[What you have to do]
Word for word, restate the lines of the data from the first through the one containing "li1,-,-,4006", and nothing else.

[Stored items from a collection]
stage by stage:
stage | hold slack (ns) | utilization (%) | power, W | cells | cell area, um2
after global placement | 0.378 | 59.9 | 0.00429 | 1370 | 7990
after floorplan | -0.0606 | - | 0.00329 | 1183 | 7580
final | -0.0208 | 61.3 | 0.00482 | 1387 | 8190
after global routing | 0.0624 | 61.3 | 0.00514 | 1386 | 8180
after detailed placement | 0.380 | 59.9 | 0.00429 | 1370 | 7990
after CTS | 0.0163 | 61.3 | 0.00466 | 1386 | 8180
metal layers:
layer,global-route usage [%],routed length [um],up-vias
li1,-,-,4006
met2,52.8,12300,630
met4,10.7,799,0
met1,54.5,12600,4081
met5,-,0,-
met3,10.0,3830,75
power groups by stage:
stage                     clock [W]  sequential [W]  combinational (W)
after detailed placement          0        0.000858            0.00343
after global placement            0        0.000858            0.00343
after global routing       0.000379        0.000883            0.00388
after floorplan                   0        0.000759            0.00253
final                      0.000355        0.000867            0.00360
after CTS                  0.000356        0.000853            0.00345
$ cat config.mk
export PLATFORM = sky130hd
export DESIGN_NAME = out_layer_mac
export DESIGN_NICKNAME = d
export VERILOG_FILES = /design/src/rtl/out_layer_mac.sv
export SDC_FILE = /design/constraint.sdc
export NUM_CORES = 1
export LEC_CHECK = 0
export ABC_AREA = 1
export CAP_MARGIN = 10
export CORE_MARGIN = 2
export CORE_UTILIZATION = 30
export CTS_CLUSTER_DIAMETER = 60
export DETAILED_ROUTE_END_ITERATION = 8
export DONT_BUFFER_PORTS = 1
export PLACE_DENSITY_LB_ADDON = 0.08
export SETUP_SLACK_MARGIN = 0.15
export SLEW_MARGIN = 20
export SYNTH_ARGS = -nofsm -noshare
export SYNTH_HDL_FRONTEND = slang
export SYNTH_SLANG_ARGS = --single-unit
$ cat constraint.sdc
create_clock -name clk -period 6.9 [get_ports clk]
set_input_delay 1.035 -clock clk [delete_from_list [all_inputs] [get_ports clk]]
set_output_delay 1.035 -clock clk [all_outputs]
set_load 0.02 [all_outputs]
$ cat src/rtl/out_layer_mac.sv
`default_nettype none
// ============================================================================
//  Module   : out_layer_mac
//  Function : Final-layer MAC engine. Buffers one frame of activations, then
//             streams NN4 class scores (dot product with ROM row + bias).
//  Options  : define OUT_RELU_EN to clamp negative scores to zero.
//  Revision : 1.0  initial release
// ============================================================================
module out_layer_mac #(
    parameter int DATA_WIDTH      = 16,
    parameter int WEIGHT_WIDTH    = 16,
    parameter int ACC_WIDTH       = 47,
    parameter int NN4             = 10,
    parameter int PREVLAYER_COUNT = 10,
    parameter int ADDR_WIDTH      = 7
) (
    input  logic                           clk,
    input  logic                           reset,
    input  logic                           act_valid,
    input  logic signed [DATA_WIDTH-1:0]   act_data,
    output logic                           act_ready,
    output logic        [ADDR_WIDTH-1:0]   weight_addr,
    input  logic signed [WEIGHT_WIDTH-1:0] weight_data,
    output logic signed [ACC_WIDTH-1:0]    out_data,
    output logic                           out_valid,
    output logic        [3:0]              out_index,
    output logic                           out_last,
    output logic                           busy,
    output logic                           frame_done
);

    localparam int c_cnt_w  = $clog2(PREVLAYER_COUNT + 1);
    localparam int c_idx_w  = (PREVLAYER_COUNT > 1) ? $clog2(PREVLAYER_COUNT) : 1;
    localparam int c_prod_w = DATA_WIDTH + WEIGHT_WIDTH;

    typedef enum logic [1:0] {
        S_LOAD = 2'd0,
        S_MAC  = 2'd1,
        S_EMIT = 2'd2,
        S_DONE = 2'd3
    } state_t;

    state_t                         state_q, state_d;
    logic        [c_cnt_w-1:0]      load_cnt_q, load_cnt_d;
    logic        [c_cnt_w-1:0]      c_q, c_d;
    logic        [3:0]              n_q, n_d;
    logic signed [ACC_WIDTH-1:0]    acc_q, acc_d;
    logic        [ADDR_WIDTH-1:0]   weight_addr_q, weight_addr_d;
    logic signed [ACC_WIDTH-1:0]    out_data_q, out_data_d;
    logic        [3:0]              out_index_q, out_index_d;
    logic                           out_valid_q, out_valid_d;
    logic                           out_last_q, out_last_d;
    logic                           frame_done_q, frame_done_d;

    logic signed [DATA_WIDTH-1:0]   act_buf_q [PREVLAYER_COUNT];
    logic                           w_buf_we;
    logic        [c_cnt_w-1:0]      w_c_m1;
    logic signed [c_prod_w-1:0]     w_prod;
    logic signed [ACC_WIDTH-1:0]    w_sum;
    logic signed [ACC_WIDTH-1:0]    w_score;

    // ROM data lags the address by one cycle, so cycle c consumes entry c-1.
    assign w_c_m1 = c_q - c_cnt_w'(1);
    assign w_prod = act_buf_q[c_idx_w'(w_c_m1)] * weight_data;
    assign w_sum  = acc_q + ACC_WIDTH'(weight_data);

`ifdef OUT_RELU_EN
    assign w_score = w_sum[ACC_WIDTH-1] ? '0 : w_sum;
`else
    assign w_score = w_sum;
`endif

    always_comb begin
        state_d       = state_q;
        load_cnt_d    = load_cnt_q;
        c_d           = c_q;
        n_d           = n_q;
        acc_d         = acc_q;
        weight_addr_d = weight_addr_q;
        out_data_d    = out_data_q;
        out_index_d   = out_index_q;
        out_valid_d   = 1'b0;
        out_last_d    = 1'b0;
        frame_done_d  = 1'b0;
        w_buf_we      = 1'b0;

        case (state_q)
            S_LOAD: begin
                if (act_valid) begin
                    w_buf_we = 1'b1;
                    if (load_cnt_q == c_cnt_w'(PREVLAYER_COUNT - 1)) begin
                        load_cnt_d    = '0;
                        c_d           = '0;
                        n_d           = '0;
                        acc_d         = '0;
                        weight_addr_d = '0;
                        state_d       = S_MAC;
                    end else begin
                        load_cnt_d = load_cnt_q + c_cnt_w'(1);
                    end
                end
            end
            S_MAC: begin
                if (c_q != '0) begin
                    acc_d = acc_q + ACC_WIDTH'(w_prod);
                end
                if (c_q == c_cnt_w'(PREVLAYER_COUNT)) begin
                    state_d = S_EMIT;
                end else begin
                    c_d           = c_q + c_cnt_w'(1);
                    weight_addr_d = weight_addr_q + ADDR_WIDTH'(1);
                end
            end
            S_EMIT: begin
                out_data_d  = w_score;
                out_index_d = n_q;
                out_valid_d = 1'b1;
                out_last_d  = (n_q == 4'(NN4 - 1));
                acc_d       = '0;
                c_d         = '0;
                if (n_q == 4'(NN4 - 1)) begin
                    n_d           = '0;
                    weight_addr_d = '0;
                    state_d       = S_DONE;
                end else begin
                    // Address already rests on the bias; +1 is the next row's base.
                    n_d           = n_q + 4'd1;
                    weight_addr_d = weight_addr_q + ADDR_WIDTH'(1);
                    state_d       = S_MAC;
                end
            end
            S_DONE: begin
                frame_done_d = 1'b1;
                load_cnt_d   = '0;
                state_d      = S_LOAD;
            end
            default: begin
                state_d = S_LOAD;
            end
        endcase
    end

    always_ff @(posedge clk) begin
        if (reset) begin
            state_q       <= S_LOAD;
            load_cnt_q    <= '0;
            c_q           <= '0;
            n_q           <= '0;
            acc_q         <= '0;
            weight_addr_q <= '0;
            out_data_q    <= '0;
            out_index_q   <= '0;
            out_valid_q   <= 1'b0;
            out_last_q    <= 1'b0;
            frame_done_q  <= 1'b0;
        end else begin
            state_q       <= state_d;
            load_cnt_q    <= load_cnt_d;
            c_q           <= c_d;
            n_q           <= n_d;
            acc_q         <= acc_d;
            weight_addr_q <= weight_addr_d;
            out_data_q    <= out_data_d;
            out_index_q   <= out_index_d;
            out_valid_q   <= out_valid_d;
            out_last_q    <= out_last_d;
            frame_done_q  <= frame_done_d;
        end
    end

    always_ff @(posedge clk) begin
        if (w_buf_we) begin
            act_buf_q[c_idx_w'(load_cnt_q)] <= act_data;
        end
    end

    assign act_ready   = (state_q == S_LOAD);
    assign busy        = (state_q != S_LOAD);
    assign weight_addr = weight_addr_q;
    assign out_data    = out_data_q;
    assign out_valid   = out_valid_q;
    assign out_index   = out_index_q;
    assign out_last    = out_last_q;
    assign frame_done  = frame_done_q;

endmodule
`default_nettype wire

**Word-level counts from Yosys, hierarchy flattened**

Memory sizes are Yosys's and may differ from the RTL's.
Index checks and enable logic that the tools add are counted.

- Bits in writable memories: 160
- Logic and storage cells: 73
- Register bits after elaboration: 122
- Output and inout port bits: 63
- Memories: 1

Memories:

| name | depth | width | read ports | clocked after Yosys merged registers in | wr ports | RTL line | RTL |
|---|---|---|---|---|---|---|---|
| act_buf_q | 10 | 16 | 1 | 0 | 1 | 55 | `logic signed [DATA_WIDTH-1:0] act_buf_q [PREVLAYER_COUNT];` |

- Equal/unequal tests: 11
- Muxes and demuxes: 29
- Add/subtract/negate cells: 7
- Multipliers: 1
- Bitwise operators: 1
- Reductions and logical operators: 12

Operators by type and width:

| cell | count |
|---|---|
| $mux W47 | 3 |
| $pmux W47 S3 | 1 |
| $add A47 B16 Y47 | 1 |
| $add A47 B32 Y47 | 1 |
| $mul A16 B16 Y32 | 1 |
| $mux W7 | 4 |
| $mux W4 | 6 |
| $pmux W7 S3 | 1 |
| $pmux W4 S2 | 2 |
| $add A4 B1 Y4 const B | 3 |
| $eq A4 B4 Y1 const B | 3 |
| $pmux W4 S3 | 1 |
| $mux W2 | 4 |
| $ne A2 B2 Y1 const B | 4 |
| $pmux W2 S4 | 1 |
| $reduce_and A4 Y1 | 2 |
| $add A7 B1 Y7 const B | 1 |
| $mux W1 | 6 |
| $reduce_and A3 Y1 | 2 |
| $reduce_bool A2 Y1 | 3 |
| $eq A2 B2 Y1 const B | 2 |
| $reduce_bool A4 Y1 | 1 |
| $sub A4 B1 Y4 const B | 1 |
| $reduce_bool A3 Y1 | 1 |
| other kinds (6) | 6 |

**Logic depth before layout (Yosys ltp)**

An unclocked memory read counts as a cell.

- Depth in word-level cells: 6
- Gate-level depth with buffers: 41
- Mapped depth without buffers: 37

**Worst setup path before layout**

Ideal clock, no wire load.

- Kind: flip-flop to flip-flop
- Start: register c_q[0]
- End: register acc_q[37]
- Arrival time: 7.421 ns
- Period minus slack after synthesis: 7.554 ns
- Buffers on the path: 6
- Cell stages (with the launch flop): 35
- Required time: 6.768 ns
- Slack: -0.654 ns
- Cells stage by stage: dfxtp_1 inv_2 buf_6 buf_4 buf_2 ha_1 buf_6 inv_4 buf_2 nand3_1 nand3_1 nand3_1 nand2_1 buf_2 nor2_1 fa_1 inv_1 fa_1 fa_1 fa_1 inv_1 fa_1 inv_1 fa_1 inv_1 ha_1 nand2_1 nor2_1 nand2_1 nor3_1 nand4_1 nand3_1 nand2_1 nand3_1 a21oi_1

- Word-level cells in the longest chain between the ends: 6

Ends and longest elaborated chain:

| element | RTL line | RTL |
|---|---|---|
| from (decl) | 45 | `logic [c_cnt_w-1:0] c_q, c_d;` |
| from (signal assigned) | 147 | `c_q <= '0;` |
| from (signal assigned) | 159 | `c_q <= c_d;` |
| $sub A4 B1 Y4 | 63 | `assign w_c_m1 = c_q - c_cnt_w'(1);` |
| $mem_v2 Z10 W16 | n/a |  |
| $mul A16 B16 Y32 | 64 | `assign w_prod = act_buf_q[c_idx_w'(w_c_m1)] * weight_data;` |
| $add A47 B32 Y47 | 105 | `acc_d = acc_q + ACC_WIDTH'(w_prod);` |
| $mux W47 | 104 | `if (c_q != '0) begin` |
| $pmux W47 S3 | 87 | `case (state_q)` |
| to (signal assigned) | 149 | `acc_q <= '0;` |
| to (signal assigned) | 161 | `acc_q <= acc_d;` |
| to (decl) | 47 | `logic signed [ACC_WIDTH-1:0] acc_q, acc_d;` |

Parallel ways exist; a longest one is shown, timed or not. The select of a mux whose other input is x is not followed.
A chain may end at the register's enable or synchronous reset.

**Worst setup path in the final report**

- Start: register c_q[0]
- End: register acc_q[35]

Same word-level chain as after synthesis.

==> flow_summary.yaml <==
run_status:
  status: "completed"
die:
  ios: 98
  core_region_area_mm2: 0.0969
  rows: 114
  start_util_pct: 30.3
  die_h_um: 317
  die_w_um: 317
  dieArea_mm2: 0.100
routing:
  postRouteAntennaNets: 0
  viasPerCell: 4.68
  wirelength_um: 105000
  met1_length_um: 47100
  routed-wl-met3_um: 3980
  drc_errors: 0
  first_pass_iters: 6
  highest_layer: "met5"
  wl_met2_um: 51500
  wl_per_cell_um: 19.9
  route.vias.total: 24700
  drt_iter0_drc: 1205
clocking:
  cts_hold_buf: 0
  clkSlewWorstSetupHoldPaths_ns: 0.06
  numClockSinks: 282
  ctsLongestPathBuffers: 3
  cts_root_buf: "clkbuf_16"
  cts_buffers: 43
  cts_max_level: 2
  cts_tree: "yes"
  clkLatencyLatePin_ns: 0.62
place:
  gp_congestion: 0.903
  dpl_worst_slack_ns: -0.178
  port_buffers: 0
  placed_cells_incl_taps: 5142
  hpwl_um: 84000
sta:
  fmax_mhz: 149
  setup_violations: 0
  rsz0062_at_grt: "yes"
  skew_ns: 0.0260
  relSlewSlack_pct: 44.1
  finalCritPeriodShare_pct: 97.5
  setup_slack_ns: 0.173
  tightestPinTransition_ns: 0.838
  fin_crit_ns: 6.73
  slew_violations: 0
  hold_viol: 0
synth:
  synth_nets: 4267
  yosysTopAreaCell: "fa_1"
  synth_area_mm2: 0.0294
  synth_top_area_share_pct: 24.5
  synthDistinctLibCells: 57
  yosysWarnings: 0
  syn_area_per_cell_um2: 7.97
  ys_seq_area_share_pct: 24.7
  ys_ff_latch: 282
  synth_top_cells_by_area: "fa_1 24%, edfxtp_1 16%, nand2_1 10%"
  synthCells: 3687
  async_flop_share_pct: 0
  ys.flop_type: "edfxtp_1"
  synth_edf_count: 160
global_routing:
  grt_pass1_wl_um: 159000
  grt_pass1_vias: 25700
  antenna_found_initial: 2
  grt_max_degree: 91
  grt_use_total_pct: 21.2
  overflow: 0
setup_path:
  crit_path_top_delay_cell: "fa_1"
  cp_slowest_stage_delay_ns: 0.52
  critPathMaxFanout: 10
  crit_type: "reg -> reg"
  worstPathArrival_ns: 7.27
  crit_path_frequent_cell: "inv_1"
  crit_buf_inv: 12
  cp-end-kind: "register"
  crit_path_start_kind: "register"
  crit_required_ns: 7.45
  critical_path.top_delay_family: "adder cells"
cells_and_area:
  drive_gt1_share_pct: 19.1
  fin_nets: 4540
  instances_no_fill: 5272
  area_growth_syn_to_layout_pct: 23.3
flow_run:
  maxCapViolations: 0
hold_path:
  min_path_type: "reg -> reg"
## per-layer routing
metal	up-vias	global-route usage, %
met4	2	5.00
li1	12000	-
met2	392	37.1
met1	12200	27.8
met5	-	0
met3	97	2.71
## repair_timing
item / 4_1_cts / 5_1_grt
pin swaps: 42 / 53
gates resized for setup: 149 / 200
setup buffers: 12 / 30
setup endpoints to repair: 35 / 36
cloned: 4 / 3
## path summary, 6_finish.rpt
path / start / to / slack (ns) / depth (start not counted)
worst max register to register: c_q[0]$_SDFFE_PP0P_ / acc_q[35]$_SDFFE_PP0P_ / 0.17 / 32
worst min-delay path: load_cnt_q[3]$_SDFFE_PP0P_ / load_cnt_q[3]$_SDFFE_PP0P_ / 0.49 / 2
worst min register to register: load_cnt_q[3]$_SDFFE_PP0P_ / load_cnt_q[3]$_SDFFE_PP0P_ / 0.49 / 2
worst max-delay path: c_q[0]$_SDFFE_PP0P_ / acc_q[35]$_SDFFE_PP0P_ / 0.17 / 32
## tightest hold or removal path: cells and delay by family (launching register included)
family	cells	cell delay [ns]
compound gates	1	0.06
simple gates	1	0.06
flops	1	0.32
## cells in the mapped netlist (all sizes together), types with 33 or more instances
cell type / number
a21oi: 221
nand4: 40
o21ai: 127
clkbuf: 33
nor2: 456
ha: 186
dfxtp: 122
fa: 359
nand2: 824
inv: 779
buf: 50
nand3: 165
edfxtp: 160
## cells by family (layout without fill, tap and decap cells)
logic type | after synthesis | in the layout | synth area share, %
fa+ha+maj | 545 | 545 | 32.4
mux | 1 | 1 | 0.0341
simple gates | 1533 | 1534 | 21.7
xor+xnor | 27 | 27 | 0.805
other cells | 0 | 1 | 0
buf+inv | 864 | 1171 | 11.7
flops | 282 | 282 | 24.7
compound gates | 435 | 435 | 8.69
## cells in the final DEF, fill, tap and decap left out, drive strengths merged, types with 11 or more instances in the layout
cell type	netlist	routed
nand2	824	825
inv	779	780
a32o	15	15
fa	359	359
clkbuf	33	57
a221o	15	15
dfxtp	122	122
nor3	20	20
o21bai	14	14
nand4	40	40
o21ai	127	127
xor2	20	20
nor2	456	456
buf	50	305
ha	186	186
o211ai	21	21
edfxtp	160	160
or2	11	11
clkinv	2	18
nand3	165	165
a21oi	221	221
## registers in the layout (all words and copies together), names as in the netlist
| signal | cells |
|---|---|
| load_cnt_q | 4 |
| weight_addr | 7 |
| out_last | 1 |
| c_q | 4 |
| out_index | 4 |
| acc_q | 47 |
| frame_done | 1 |
| out_valid | 1 |
| act_buf_q | 160 |
| out_data | 47 |
| state_q | 2 |
| n_q | 4 |
## per-stage QoR
stage | hold WS (ns) | setup TNS, ns | utilization (%) | cell area [um^2]
floorplan | 0.450 | 0 | - | 29600
global placement | 0.488 | -1.03 | 34.0 | 32900
detailed placement | 0.488 | -1.73 | 34.0 | 32900
CTS | 0.459 | 0 | 36.3 | 35200
global route | 0.460 | -1.55 | 37.4 | 36200
finish | 0.490 | 0 | 37.4 | 36200
## area by class of cell
class                   instances  area (um^2)
diodes                          1         2.50
clock buffers                  54         1140
clock inverters                26          307
fillers                     10200        60600
inverters                     781         3000
multi-input cells            2542        20100
flip-flops and latches        282         7250
well taps                    1276         1600
repair buffers                310         2850
Power is left out: the tool's default activity adds up to more than one toggle a clock period on the data nets, which glitch-free logic cannot reach.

[Result of the exercise]
stage by stage:
stage | hold slack (ns) | utilization (%) | power, W | cells | cell area, um2
after global placement | 0.378 | 59.9 | 0.00429 | 1370 | 7990
after floorplan | -0.0606 | - | 0.00329 | 1183 | 7580
final | -0.0208 | 61.3 | 0.00482 | 1387 | 8190
after global routing | 0.0624 | 61.3 | 0.00514 | 1386 | 8180
after detailed placement | 0.380 | 59.9 | 0.00429 | 1370 | 7990
after CTS | 0.0163 | 61.3 | 0.00466 | 1386 | 8180
metal layers:
layer,global-route usage [%],routed length [um],up-vias
li1,-,-,4006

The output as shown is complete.